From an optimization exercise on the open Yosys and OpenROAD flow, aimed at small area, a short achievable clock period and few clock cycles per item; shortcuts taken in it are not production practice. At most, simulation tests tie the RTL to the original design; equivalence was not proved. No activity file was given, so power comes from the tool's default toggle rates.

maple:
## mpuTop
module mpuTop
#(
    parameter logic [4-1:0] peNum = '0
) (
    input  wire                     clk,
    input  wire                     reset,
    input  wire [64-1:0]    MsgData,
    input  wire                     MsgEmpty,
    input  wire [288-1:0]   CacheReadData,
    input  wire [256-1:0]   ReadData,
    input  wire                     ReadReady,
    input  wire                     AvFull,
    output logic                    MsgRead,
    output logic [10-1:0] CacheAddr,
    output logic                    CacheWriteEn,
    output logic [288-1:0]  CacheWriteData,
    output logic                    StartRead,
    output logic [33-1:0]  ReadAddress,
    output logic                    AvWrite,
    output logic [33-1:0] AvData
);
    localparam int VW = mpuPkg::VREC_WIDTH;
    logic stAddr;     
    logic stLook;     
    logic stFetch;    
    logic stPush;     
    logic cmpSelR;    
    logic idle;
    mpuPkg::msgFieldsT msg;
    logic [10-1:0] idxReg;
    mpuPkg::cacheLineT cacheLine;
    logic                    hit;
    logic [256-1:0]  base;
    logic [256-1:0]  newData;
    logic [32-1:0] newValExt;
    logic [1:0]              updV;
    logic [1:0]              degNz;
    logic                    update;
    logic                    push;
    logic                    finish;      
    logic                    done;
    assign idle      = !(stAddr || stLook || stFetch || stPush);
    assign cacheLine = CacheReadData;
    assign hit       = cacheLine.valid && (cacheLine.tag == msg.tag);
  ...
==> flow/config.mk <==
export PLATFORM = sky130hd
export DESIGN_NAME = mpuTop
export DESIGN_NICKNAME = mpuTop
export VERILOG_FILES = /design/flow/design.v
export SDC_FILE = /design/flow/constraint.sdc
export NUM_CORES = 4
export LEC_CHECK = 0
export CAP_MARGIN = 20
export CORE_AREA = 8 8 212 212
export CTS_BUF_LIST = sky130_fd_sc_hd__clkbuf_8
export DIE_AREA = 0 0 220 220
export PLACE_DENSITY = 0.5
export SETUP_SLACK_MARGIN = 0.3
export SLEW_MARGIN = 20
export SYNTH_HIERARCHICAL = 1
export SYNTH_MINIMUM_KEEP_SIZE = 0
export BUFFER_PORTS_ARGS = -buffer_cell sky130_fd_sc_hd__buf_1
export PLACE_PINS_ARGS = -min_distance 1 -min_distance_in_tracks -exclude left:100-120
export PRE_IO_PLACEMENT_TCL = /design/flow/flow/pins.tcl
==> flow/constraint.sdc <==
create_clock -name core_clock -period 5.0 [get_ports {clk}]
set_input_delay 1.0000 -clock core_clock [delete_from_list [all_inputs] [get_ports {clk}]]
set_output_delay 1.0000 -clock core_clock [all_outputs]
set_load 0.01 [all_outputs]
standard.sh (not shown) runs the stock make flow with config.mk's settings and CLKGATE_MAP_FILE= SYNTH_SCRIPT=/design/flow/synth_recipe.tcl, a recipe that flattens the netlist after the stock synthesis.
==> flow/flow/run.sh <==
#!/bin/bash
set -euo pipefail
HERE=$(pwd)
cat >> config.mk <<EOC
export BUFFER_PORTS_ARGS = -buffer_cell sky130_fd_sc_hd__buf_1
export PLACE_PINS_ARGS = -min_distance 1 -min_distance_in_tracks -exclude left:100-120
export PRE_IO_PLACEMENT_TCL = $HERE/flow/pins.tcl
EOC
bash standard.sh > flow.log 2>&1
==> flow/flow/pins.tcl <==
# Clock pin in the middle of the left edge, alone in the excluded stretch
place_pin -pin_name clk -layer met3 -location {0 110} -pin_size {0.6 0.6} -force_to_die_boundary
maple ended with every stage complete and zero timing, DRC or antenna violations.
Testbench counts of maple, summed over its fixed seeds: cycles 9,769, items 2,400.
..............................
* **Task brief**:
Repeat, character for character, the lines of the material above from the line with "export DESIGN_NAME = mpuTop" through the line with "set_load 0.01 [all_outputs]".

* **Exercise answer**:
export DESIGN_NAME = mpuTop
export DESIGN_NICKNAME = mpuTop
export VERILOG_FILES = /design/flow/design.v
export SDC_FILE = /design/flow/constraint.sdc
export NUM_CORES = 4
export LEC_CHECK = 0
export CAP_MARGIN = 20
export CORE_AREA = 8 8 212 212
export CTS_BUF_LIST = sky130_fd_sc_hd__clkbuf_8
export DIE_AREA = 0 0 220 220
export PLACE_DENSITY = 0.5
export SETUP_SLACK_MARGIN = 0.3
export SLEW_MARGIN = 20
export SYNTH_HIERARCHICAL = 1
export SYNTH_MINIMUM_KEEP_SIZE = 0
export BUFFER_PORTS_ARGS = -buffer_cell sky130_fd_sc_hd__buf_1
export PLACE_PINS_ARGS = -min_distance 1 -min_distance_in_tracks -exclude left:100-120
export PRE_IO_PLACEMENT_TCL = /design/flow/flow/pins.tcl
==> flow/constraint.sdc <==
create_clock -name core_clock -period 5.0 [get_ports {clk}]
set_input_delay 1.0000 -clock core_clock [delete_from_list [all_inputs] [get_ports {clk}]]
set_output_delay 1.0000 -clock core_clock [all_outputs]
set_load 0.01 [all_outputs]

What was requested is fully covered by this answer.